But what’s really impressive is how the story introduced tension into the Pam-and-Jim relationship without going the cliched, out-of-sight, out-of-mind romantic route. (Even Jim thought he could see that coming, deciding—like I’m sure most of us did—that Harry from Mad Men was pulling Pam aside because he was “into” her.) The Office, after all, is a sitcom about work, about tedium, life satisfaction or lack thereof, the ways people escape and are defined by their jobs.

And Jim has always only been part of Pam’s story. (Though I enjoy the creative ways in which the show has written in their long-distance relationship, in this case the all-day earpiece conversation. Jenna Fischer delight at yelling, “That’s what she said that’s what she said!” was infectious.) She—like Dawn in the original Office—is somebody who deserves better not only from her love life but also her work life. Some of her best moments have been the episodes in which she’s confronted with this—her art show, career day, or Jan suggesting she get graphic-design training at Dunder Mifflin—and has to decide if she has the nerve to pursue what he wants. (Which in a way is tougher than pursuing Jim. He’s there, after all. And he’s already into her.) By luring us into expecting Pam to be tempted romantically, The Office pulled off a neat trick: we—like her coworkers—were defining her as the cute girl in the office who’d gotten engaged, not as an ambitious woman who has limited opportunities in Scranton. 

The threat is not the other man. It’s the other woman—the one inside Pam who wants something more. 

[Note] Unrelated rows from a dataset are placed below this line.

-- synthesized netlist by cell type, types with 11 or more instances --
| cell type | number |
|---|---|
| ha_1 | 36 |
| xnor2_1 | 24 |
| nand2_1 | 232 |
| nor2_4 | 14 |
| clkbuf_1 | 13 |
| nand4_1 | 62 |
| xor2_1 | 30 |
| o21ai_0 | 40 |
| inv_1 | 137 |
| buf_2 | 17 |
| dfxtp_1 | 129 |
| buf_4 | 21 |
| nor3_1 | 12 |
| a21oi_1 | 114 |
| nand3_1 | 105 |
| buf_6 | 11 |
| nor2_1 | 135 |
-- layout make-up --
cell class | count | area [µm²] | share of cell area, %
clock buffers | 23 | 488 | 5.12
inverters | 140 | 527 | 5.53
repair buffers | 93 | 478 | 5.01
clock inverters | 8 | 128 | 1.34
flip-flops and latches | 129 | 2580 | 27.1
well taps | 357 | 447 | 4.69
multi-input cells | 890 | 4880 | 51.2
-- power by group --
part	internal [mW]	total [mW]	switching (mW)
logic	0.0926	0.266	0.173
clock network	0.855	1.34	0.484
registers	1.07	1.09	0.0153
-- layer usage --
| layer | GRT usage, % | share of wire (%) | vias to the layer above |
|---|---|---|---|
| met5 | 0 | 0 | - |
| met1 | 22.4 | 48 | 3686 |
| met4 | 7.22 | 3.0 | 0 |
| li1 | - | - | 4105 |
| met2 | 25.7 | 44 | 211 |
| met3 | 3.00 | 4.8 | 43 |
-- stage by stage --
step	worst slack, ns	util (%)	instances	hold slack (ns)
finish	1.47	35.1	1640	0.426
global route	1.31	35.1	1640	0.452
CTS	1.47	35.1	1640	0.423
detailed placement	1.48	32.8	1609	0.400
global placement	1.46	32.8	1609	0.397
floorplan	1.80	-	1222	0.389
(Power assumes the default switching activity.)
**src/inc/ttx_pkg.sv**
```systemverilog
`default_nettype none
package ttx_pkg;
  // ************************************************************
  // Opcode encodings
  // ************************************************************
  localparam logic [7:0] OP_VCALL_HI = 8'hFF;
  localparam logic [7:0] OP_SNARROW = 8'hAE;
  localparam logic [7:0] OP_SNARROW_L = 8'hAF;
  localparam logic [7:0] OP_UNARROW = 8'hAD;
  localparam logic [7:0] OP_XNOR_W = 8'h2C;
  localparam logic [7:0] OP_XNOR_B = 8'h2D;
  localparam logic [7:0] OP_RELEASE = 8'hF6;
  localparam logic [7:0] OP_PROBE_W = 8'h02;
  localparam logic [7:0] OP_PROBE_B = 8'h03;
  // ************************************************************
  // Register file indices and flag word fields
  // ************************************************************
  localparam logic [3:0] REG_FRAME = 4'h0;
  localparam logic [3:0] REG_STACK = 4'hD;
  localparam logic [3:0] REG_ZERO = 4'hF;
  localparam int FLAG_Z = 0;
  localparam int FLAG_N = 1;
  localparam int FLAG_C = 2;
  localparam int FLAG_V = 3;
  localparam int LVL_LO = 4;
  localparam int LVL_HI = 6;
  localparam logic [15:0] STACK_STEP = 16'h0002;
  localparam logic [15:0] RET_STEP = 16'h0001;
  localparam logic [15:0] VEC_BASE_DEF = 16'h0000;
  localparam logic [15:0] WORD_ZERO = 16'h0000;
  localparam logic [7:0] HIGH_ONES = 8'hFF;
  // ************************************************************
  // Sequencer states
  // ************************************************************
  typedef enum logic [2:0] {
    ST_IDLE = 3'b000,
    ST_PUSH_FLAG = 3'b001,
    ST_PUSH_RET = 3'b010,
    ST_GAP = 3'b011,
    ST_VEC_RD = 3'b100,
    ST_REL_GAP = 3'b101,
    ST_REL_RD = 3'b110,
    ST_DONE = 3'b111
  } ttx_state_type;
endpackage
`default_nettype wire
```
**src/hw/ttx_exec.sv**
```systemverilog
`default_nettype none
module ttx_exec
  import ttx_pkg::*;
#(
  parameter logic [15:0] VEC_BASE = VEC_BASE_DEF
)
(
  input wire logic clock_i,
  input wire logic resetn_i,
  input wire logic start_i,
  input wire logic [15:0] opcode_i,
  input wire logic [15:0] src_val_i,
  input wire logic [15:0] dst_val_i,
  input wire logic [15:0] ext_val_i,
  input wire logic [15:0] stack_pointer_i,
  input wire logic [15:0] frame_pointer_i,
  input wire logic [15:0] program_counter_i,
  input wire logic [15:0] cpu_flag_word_i,
  input wire logic [15:0] mem_rdata_i,
  input wire logic mem_ready_i,
  output logic busy_o,
  output logic done_o,
  output logic mem_req_o,
  output logic mem_we_o,
  output logic [15:0] mem_addr_o,
  output logic [15:0] mem_wdata_o,
  output logic reg_we_o,
  output logic [3:0] reg_idx_o,
  output logic [15:0] reg_wdata_o,
  output logic sp_we_o,
  output logic [15:0] sp_wdata_o,
  output logic pc_we_o,
  output logic [15:0] pc_wdata_o,
  output logic [16:0] fetch_addr_o,
  output logic flag_we_o,
  output logic [15:0] cpu_flag_word_o
);

  // ************************************************************
  // Reset synchroniser
  // ************************************************************
  logic rst_meta_ff;
  logic rst_sync_ff;

  // Release reset through two flops so removal is clean
  always_ff @(posedge clock_i or negedge resetn_i)
  begin
    if (!resetn_i)
    begin
      rst_meta_ff <= 1'b0;
      rst_sync_ff <= 1'b0;
    end
    else
    begin
      rst_meta_ff <= 1'b1;
      rst_sync_ff <= rst_meta_ff;
    end
  end

  // ************************************************************
  // Single-cycle flag computations
  // ************************************************************
  function automatic logic [15:0] set_zn(input logic [15:0] flags, input logic zero, input logic neg);
    logic [15:0] f;
    f = flags;
    f[FLAG_Z] = zero;
    f[FLAG_N] = neg;
    return f;
  endfunction

  logic [7:0] op_hi;
  logic [7:0] op_lo;
  logic byte_probe;
  logic byte_xnor;
  logic [15:0] xnor_res;
  logic [15:0] probe_val;
  logic snarrow_v;
  logic lnarrow_v;
  logic unarrow_c;
  logic [15:0] vec_addr;

  assign op_hi = opcode_i[15:8];
  assign op_lo = opcode_i[7:0];
  assign byte_probe = (op_hi == OP_PROBE_B);
  assign byte_xnor = (op_hi == OP_XNOR_B);
  // Byte form zero-extends both, so the top byte of the inverse is all ones
  assign xnor_res = byte_xnor ? {HIGH_ONES, ~(src_val_i[7:0] ^ dst_val_i[7:0])}
                              : ~(src_val_i ^ dst_val_i);
  assign probe_val = byte_probe ? {8'h00, src_val_i[7:0]} : src_val_i;
  // Word fits a byte only when bits 7..15 all agree
  assign snarrow_v = !((&dst_val_i[15:7]) || !(|dst_val_i[15:7]));
  // Long fits a word only when extension bits and bit 15 all agree
  assign lnarrow_v = !((&{ext_val_i, dst_val_i[15]}) || !(|{ext_val_i, dst_val_i[15]}));
  assign unarrow_c = |dst_val_i[15:8];
  // Inverted enumerator doubled gives the byte offset into the table
  assign vec_addr = VEC_BASE + {7'h00, ~op_lo, 1'b0};

  // ************************************************************
  // Sequencer
  // ************************************************************
  ttx_state_type state_ff, nxt_state;
  logic [15:0] sp_ff, nxt_sp;
  logic [15:0] addr_ff, nxt_addr;

  // Next state, memory cycles and register writes
  always_comb
  begin
    logic [15:0] f;
    f = cpu_flag_word_i;
    nxt_state = state_ff;
    nxt_sp = sp_ff;
    nxt_addr = addr_ff;
    mem_req_o = 1'b0;
    mem_we_o = 1'b0;
    mem_addr_o = WORD_ZERO;
    mem_wdata_o = WORD_ZERO;
    reg_we_o = 1'b0;
    reg_idx_o = REG_ZERO;
    reg_wdata_o = WORD_ZERO;
    sp_we_o = 1'b0;
    sp_wdata_o = WORD_ZERO;
    pc_we_o = 1'b0;
    pc_wdata_o = WORD_ZERO;
    flag_we_o = 1'b0;
    cpu_flag_word_o = cpu_flag_word_i;
    done_o = 1'b0;
    case (state_ff)
      ST_IDLE:
      begin
        if (start_i)
        begin
          if (op_hi == OP_VCALL_HI)
          begin
            nxt_sp = stack_pointer_i;
            nxt_addr = vec_addr;
            nxt_state = ST_PUSH_FLAG;
          end
          else if (op_hi == OP_RELEASE)
          begin
            nxt_state = ST_REL_GAP;
          end
          else if (op_hi == OP_SNARROW || op_hi == OP_SNARROW_L)
          begin
            f[FLAG_V] = (op_hi == OP_SNARROW_L) ? lnarrow_v : snarrow_v;
            f[FLAG_C] = 1'b0;
            f[FLAG_N] = f[FLAG_V] ^ dst_val_i[15];
            f[FLAG_Z] = (op_hi == OP_SNARROW_L) ? (dst_val_i == WORD_ZERO)
                                                : (dst_val_i[7:0] == 8'h00);
            flag_we_o = 1'b1;
            cpu_flag_word_o = f;
            done_o = 1'b1;
          end
          else if (op_hi == OP_UNARROW)
          begin
            f = set_zn(f, dst_val_i[7:0] == 8'h00, dst_val_i[7]);
            f[FLAG_C] = unarrow_c;
            f[FLAG_V] = 1'b0;
            flag_we_o = 1'b1;
            cpu_flag_word_o = f;
            done_o = 1'b1;
          end
          else if (op_hi == OP_PROBE_W || op_hi == OP_PROBE_B)
          begin
            // Zero register ignores writes, so the copy only moves flags
            reg_we_o = 1'b1;
            reg_idx_o = REG_ZERO;
            reg_wdata_o = probe_val;
            f = set_zn(f, byte_probe ? (probe_val[7:0] == 8'h00) : (probe_val == WORD_ZERO),
                       byte_probe ? probe_val[7] : probe_val[15]);
            f[FLAG_V] = 1'b0;
            flag_we_o = 1'b1;
            cpu_flag_word_o = f;
            done_o = 1'b1;
          end
          else if (op_hi == OP_XNOR_W || byte_xnor)
          begin
            reg_we_o = 1'b1;
            reg_idx_o = opcode_i[3:0];
            reg_wdata_o = xnor_res;
            f = set_zn(f, byte_xnor ? (xnor_res[7:0] == 8'h00) : (xnor_res == WORD_ZERO),
                       byte_xnor ? xnor_res[7] : xnor_res[15]);
            f[FLAG_V] = 1'b0;
            flag_we_o = 1'b1;
            cpu_flag_word_o = f;
            done_o = 1'b1;
          end
          else
          begin
            done_o = 1'b1;
          end
        end
      end
      ST_PUSH_FLAG:
      begin
        mem_req_o = 1'b1;
        mem_we_o = 1'b1;
        mem_addr_o = sp_ff;
        mem_wdata_o = cpu_flag_word_i;
        if (mem_ready_i)
        begin
          nxt_sp = sp_ff + STACK_STEP;
          nxt_state = ST_PUSH_RET;
        end
      end
      ST_PUSH_RET:
      begin
        mem_req_o = 1'b1;
        mem_we_o = 1'b1;
        mem_addr_o = sp_ff;
        mem_wdata_o = program_counter_i + RET_STEP;
        if (mem_ready_i)
        begin
          nxt_sp = sp_ff + STACK_STEP;
          nxt_state = ST_GAP;
        end
      end
      ST_GAP:
      begin
        // Idle bus cycle; table address was captured at start, so a new opcode cannot steer it
        sp_we_o = 1'b1;
        sp_wdata_o = sp_ff;
        nxt_state = ST_VEC_RD;
      end
      ST_VEC_RD:
      begin
        mem_req_o = 1'b1;
        mem_addr_o = addr_ff;
        if (mem_ready_i)
        begin
          pc_we_o = 1'b1;
          pc_wdata_o = mem_rdata_i;
          f[LVL_HI:LVL_LO] = 3'b111;
          flag_we_o = 1'b1;
          cpu_flag_word_o = f;
          nxt_addr = mem_rdata_i;
          nxt_state = ST_DONE;
        end
      end
      ST_REL_GAP:
      begin
        // Stack pointer takes the frame pointer; flags are never touched
        sp_we_o = 1'b1;
        sp_wdata_o = frame_pointer_i;
        nxt_addr = frame_pointer_i;
        nxt_state = ST_REL_RD;
      end
      ST_REL_RD:
      begin
        mem_req_o = 1'b1;
        mem_addr_o = addr_ff;
        if (mem_ready_i)
        begin
          reg_we_o = 1'b1;
          reg_idx_o = REG_FRAME;
          reg_wdata_o = mem_rdata_i;
          nxt_addr = program_counter_i;
          nxt_state = ST_DONE;
        end
      end
      ST_DONE:
      begin
        done_o = 1'b1;
        nxt_state = ST_IDLE;
      end
      default:
      begin
        nxt_state = ST_IDLE;
      end
    endcase
  end

  // State registers
  always_ff @(posedge clock_i or negedge rst_sync_ff)
  begin
    if (!rst_sync_ff)
    begin
      state_ff <= ST_IDLE;
      sp_ff <= WORD_ZERO;
      addr_ff <= WORD_ZERO;
    end
    else
    begin
      state_ff <= nxt_state;
      sp_ff <= nxt_sp;
      addr_ff <= nxt_addr;
    end
  end

  assign busy_o = (state_ff != ST_IDLE);
  // Code addresses are word addresses, so the fetch byte address is doubled
  assign fetch_addr_o = {addr_ff, 1'b0};

endmodule
`default_nettype wire

```
**config.mk**
```make
export PLATFORM = sky130hd
export DESIGN_NAME = ttx_exec
export DESIGN_NICKNAME = d
export VERILOG_FILES = /design/src/inc/ttx_pkg.sv /design/src/hw/ttx_exec.sv
export SDC_FILE = /design/constraint.sdc
export NUM_CORES = 1
export LEC_CHECK = 0
export BUFFER_PORTS_ARGS = -buffer_cell sky130_fd_sc_hd__buf_2
export CELL_PAD_IN_SITES_DETAIL_PLACEMENT = 1
export CELL_PAD_IN_SITES_GLOBAL_PLACEMENT = 1
export CORE_ASPECT_RATIO = 2
export CORE_MARGIN = 2
export CORE_UTILIZATION = 30
export CTS_BUF_LIST = sky130_fd_sc_hd__clkbuf_8
export DETAILED_ROUTE_END_ITERATION = 10
export HOLD_SLACK_MARGIN = 0.1
export PLACE_DENSITY = 0.9
export SETUP_SLACK_MARGIN = 0.05
export SYNTH_ARGS = -nofsm -noshare
export SYNTH_HDL_FRONTEND = slang
export SYNTH_SLANG_ARGS = --single-unit
```
**constraint.sdc**
```tcl
create_clock -name clock_i -period 2.3 [get_ports clock_i]
set_input_delay 0.115 -clock clock_i [delete_from_list [all_inputs] [get_ports clock_i]]
set_output_delay 0.115 -clock clock_i [all_outputs]
set_load 0.01 [all_outputs]
```
======== Word-level counts from Yosys, hierarchy flattened ========
Cells that the tools add are included.
word-level totals
  output and inout bits ................... 125
  word-level logic and storage cells ...... 147
  bits of input ports ..................... 148
  bits in registers ....................... 37
cells by class
  reduce and logical (&&, ||, !) cells .... 31
  bitwise logic cells ..................... 6
  mux-type cells .......................... 78
  eq/ne operators ......................... 25
  add/subtract/negate cells ............... 2
operators by type and width
  cell                     count
  $mux W16                 18
  $pmux W16 S2             5
  $pmux W16 S4             1
  $mux W4                  15
  $logic_not A16 Y1        3
  $eq A8 B8 Y1 const B     5
  $mux W1                  26
  $logic_not A8 Y1         3
  $pmux W3 S7              1
  $mux W3                  6
  $reduce_and A17 Y1       1
  $reduce_or A17 Y1        1
  $add A16 B1 Y16 const B  1
  $add A16 B2 Y16 const B  1
  $eq A8 B2 Y1 const B     2
  $eq A8 B6 Y1 const B     2
  $not A16 Y16             1
  $not A8 Y8               2
  $xor A16 B16 Y16         1
  $pmux W7 S2              1
  $eq A3 B3 Y1 const B     4
  $ne A2 B2 Y1 const B     6
  $reduce_and A5 Y1        2
  $reduce_and A9 Y1        1
  other kinds (20)         33

======== Longest topological paths before layout ========
Gate-level depths: netlist of the first run.
  word-level depth ........................ 13
  gate-level depth with buffers ........... 10
  mapped depth without buffers ............ 7

======== Worst setup path after synthesis of the first run ========
Ideal clock, no wire load.
  path kind ............................... register to output
  from .................................... reg state_ff[2]
  to ...................................... out reg_wdata_o[2]
  required time ........................... 2.185 ns
  slack ................................... 0.435 ns
  arrival time ............................ 1.750 ns
  stages on the path, launching flop included .. 8
  path buffers ............................ 2
  cells stage by stage .................... dfrtp_1 buf_2 nor4b_1 o31ai_2 nor2_2 buf_2 o21ai_0 nand2_1
between the ends
  cells in the longest elaborated chain, start to end .. 2
  elaborated cells on any way between the ends .. 3
  those cells by class .................... eq/ne (1); mux (1); reduce/logical (1)
RTL lines
  element                                           RTL line         source
  start: declaration                                ttx_exec.sv:101  ttx_state_type state_ff, nxt_state;
  start signal: assignment                          ttx_exec.sv:283  state_ff <= nxt_state;
  $eq A3 B3 Y1 or $logic_not A3 Y1 (tied branches)  ttx_exec.sv:127  case (state_ff)
  $pmux W16 S2 (*)                                  ttx_exec.sv:127
  end: declaration                                  ttx_exec.sv:29   output logic [15:0] reg_wdata_o,
Every way passes the cells marked *; elsewhere a longest branch is shown, timed or not.

======== Final worst setup path of the first run ========
  from .................................... reg state_ff[2]
  to ...................................... out reg_wdata_o[13]
Same word-level chain as after synthesis.

==> flow_metrics.env, run 1 <==
export IMPL_die_y_um=176
export IMPL_tightest_slew_ps=564
export IMPL_power_density_nw_per_um2=977
export IMPL_fin_crit_ps=2250
export IMPL_path_max_fanout=20
export IMPL_synth_seq_area_share=0.208
export IMPL_die_w_um=90.2
export IMPL_routedWlPerCell_um=20.8
export IMPL_ir_drop_mv=0.543
export IMPL_cp_endpoint="reg_wdata_o[13]"
export IMPL_drv_cap=0
export IMPL_cp_required_ps=2180
export IMPL_dp_hpwl_um=18400
export IMPL_synth_nets=772
export IMPL_synth_top_area_frac=0.208
export IMPL_cp_arrival_ps=2130
export IMPL_fillers=1964
export IMPL_max_freq_mhz=445
export IMPL_period_share=0.977
export IMPL_core_um2=14700
export IMPL_start_kind="flop"
export IMPL_io_buffers=271
export IMPL_setup_violations=0
export IMPL_end_kind="primary output"
export IMPL_topRoutingLayerUsed="met5"
export IMPL_postCtsSetupBuffers=0
export IMPL_root_buffer="clkbuf_8"
export IMPL_r2r_end="sp_ff[13]"
export IMPL_placed_area_um2=6010
export IMPL_hp_class="in -> reg"
export IMPL_rr_worst_depth=6
export IMPL_grt_pass1_vias=6355
export IMPL_grt_use_total=0.272
export IMPL_status="finished, final reports clean"
export IMPL_finClkSkew_ps=3.27
export IMPL_cts_buffers=5
export IMPL_clock_sinks=37
export IMPL_worstSetupPathType="reg -> out"
export IMPL_routed_via_density=5.67
export IMPL_num_rows=63
export IMPL_syn_area_um2=4460
export IMPL_cp_startpoint="state_ff[2]"
export IMPL_wl_met3_um=1570
export IMPL_diodes=0
export IMPL_slew_violations=0
export IMPL_hold_start="opcode_i[5]"
export IMPL_stdcell_count=1068
export IMPL_slew_headroom=0.620
export IMPL_ys_types=58
export IMPL_synth_main_ff_cell="dfrtp_1"
export IMPL_fin_area_um2=6160
export IMPL_yosysWarnings=0
export IMPL_cts_tree="done"
export IMPL_grt_start_max_net_pins=43
export IMPL_clk_latency_ps=290
export IMPL_avgSynthCellArea_um2=7.17
export IMPL_async_reset_ff_frac=1.00
export IMPL_synth_top_area_cell="dfrtp_1"
export IMPL_grt_pass1_wl_um=34500
export IMPL_rsz0062_at_grt="yes"
export IMPL_clkSlewWorstSetupHoldPaths_ps=70
export IMPL_r2r_slack_ps=220
export IMPL_synth_seq_cells=37
export IMPL_timing_rr_start="state_ff[2]"
export IMPL_vias=6053
export IMPL_die_area_um2=15900
export IMPL_wl_met2_um=11300
export IMPL_p_total_mw=6.02
export IMPL_dpl_cell_count=1057
export IMPL_io_pins=273
export IMPL_overflow=0
export IMPL_antenna_found_initial=1
export IMPL_htreeDepth=2
export IMPL_drc=0
export IMPL_syn_inst=622
export IMPL_initialDrtViolationCount=246
export IMPL_first_pass_iters=4
export IMPL_drive_gt1_frac=0.385
export IMPL_whs_ps=135
export IMPL_gp_congestion=0.938
export IMPL_ant_nets=0
export IMPL_nNetsFinal=1023
export IMPL_synth_edf_count=0
export IMPL_hold_viol_final=0
export IMPL_met1Wirelength_um=8520
export IMPL_p_leak_nw=3.10
export IMPL_initial_core_util=0.304
export IMPL_synthToLayoutAreaGrowth_pct=38.0
export IMPL_wl_um=22200
export IMPL_clk_path_buf_depth=2
export IMPL_ys_top_cells_by_area="dfrtp_1 (21%), a22o_1 (13%), nand2_1 (5.7%)"
## where the power goes
| group | total [mW] | internal (mW) | leakage, nW | switching, mW |
|---|---|---|---|---|
| clock | 0.461 | 0.234 | 0.0485 | 0.227 |
| sequential | 1.37 | 0.920 | 0.432 | 0.445 |
| combinational | 4.19 | 1.78 | 2.62 | 2.41 |
| total | 6.02 | 2.93 | 3.10 | 3.08 |
## worst min-delay path by stage
stage / to / slack [ps] / cells past startpoint
after floorplan: rst_meta_ff / -180 / 0
after global placement: rst_sync_ff / -100 / 1
after detailed placement: rst_sync_ff / -100 / 1
after CTS: addr_ff[6] / 130 / 3
after global routing: addr_ff[6] / 140 / 3
final: addr_ff[6] / 130 / 3
## Yosys cell counts, drive strengths merged (2+ instances only)
cell	count
mux2i	10
nor2b	6
clkbuf	26
buf	32
nand3	26
nor3	10
inv	20
and2	21
a31oi	3
and4	2
or3	2
xnor2	22
a211oi	3
o22ai	22
o21ai	33
or2	7
nor2	55
nor4	16
ha	2
conb	2
nand2b	3
a21o	10
xor2	10
mux2	9
dfrtp	37
nand4	11
a22oi	2
o31ai	10
nand4b	2
nor4b	2
a21oi	51
a22o	64
nand2	68
and3	6
o211ai	2
## sequential cells by signal, summed over array words and instances, names as in the netlist
register	count
sp_ff	16
rst_sync_ff	1
rst_meta_ff	1
state_ff	3
addr_ff	16
## logic make-up (layout without fill, tap and decap cells)
logic type / Yosys count / in the layout / share of synthesized area
simple gates: 243 / 243 / 0.275
compound gates: 209 / 209 / 0.321
buf+inv: 78 / 329 / 0.0819
flops: 37 / 37 / 0.208
xor+xnor: 32 / 32 / 0.0628
mux: 19 / 19 / 0.0452
fa+ha+maj: 2 / 2 / 0.00561
other cells: 2 / 2 / 0.00168
## placed cells by master (no fill, tap or decap), drive strengths merged, types with 7 or more instances in the layout
master	synthesis	layout
nand2	68	68
nor3	10	10
a22o	64	64
nor4	16	16
dfrtp	37	37
a21o	10	10
nor2	55	55
inv	20	21
and2	21	21
a21oi	51	51
buf	32	298
o31ai	10	10
or2	7	7
mux2	9	9
o22ai	22	22
mux2i	10	10
xor2	10	10
nand4	11	11
xnor2	22	22
o21ai	33	33
nand3	26	26
## critical path, stage by stage (launching register included)
cell     delay [ps]
dfrtp_2         470
buf_4           270
nor2b_1         270
and3_1          240
buf_4           230
a22o_1          200
buf_2           140
## layer usage
metal  global-route usage  up-vias
met5                    0        -
met4               0.0885        2
met3               0.0487       55
met2                0.505      323
met1                0.313     2899
li1                     -     2774
## area by class of cell
cell class / instances / area [um2] / area share
Clock buffer: 6 / 82.6 / 0.0134
Multi-Input combinational cell: 507 / 3190 / 0.518
Tap cell: 195 / 244 / 0.0396
Sequential cell: 37 / 928 / 0.151
Clock inverter: 1 / 3.75 / 0.000610
Inverter: 20 / 75.1 / 0.0122
Timing Repair Buffer: 302 / 1640 / 0.266
## through the flow
stage               setup slack, ps   util  TNS [ps]
floorplan                       435      -         0
global placement                167  0.410         0
detailed placement             45.8  0.410         0
CTS                            33.7  0.419         0
global route                  -44.6  0.420      -281
finish                         52.3  0.420         0
## repair_timing
action                                 CTS  global route
endpoints found under the hold margin    5             0
gates resized for setup                  3             5
hold buffers                             4             0
setup endpoints to repair               40            62
Power figures use the tool's default switching activity.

Add to that the pre-credits sequence that addressed the aftermath of Michael and Holly’s breakup in typically uncomfortable fashion, forcing Michael to announce the breakup on speakerphone with his Mom after faking an engagement. (“Whenever I’m getting married, you don’t believe me!”) I’m with Darryl: “I’m not a big believer in therapy, but I’d dig into my own pocket to cover his copay.”

Also, it had William M. Buttlicker. Did I mention that?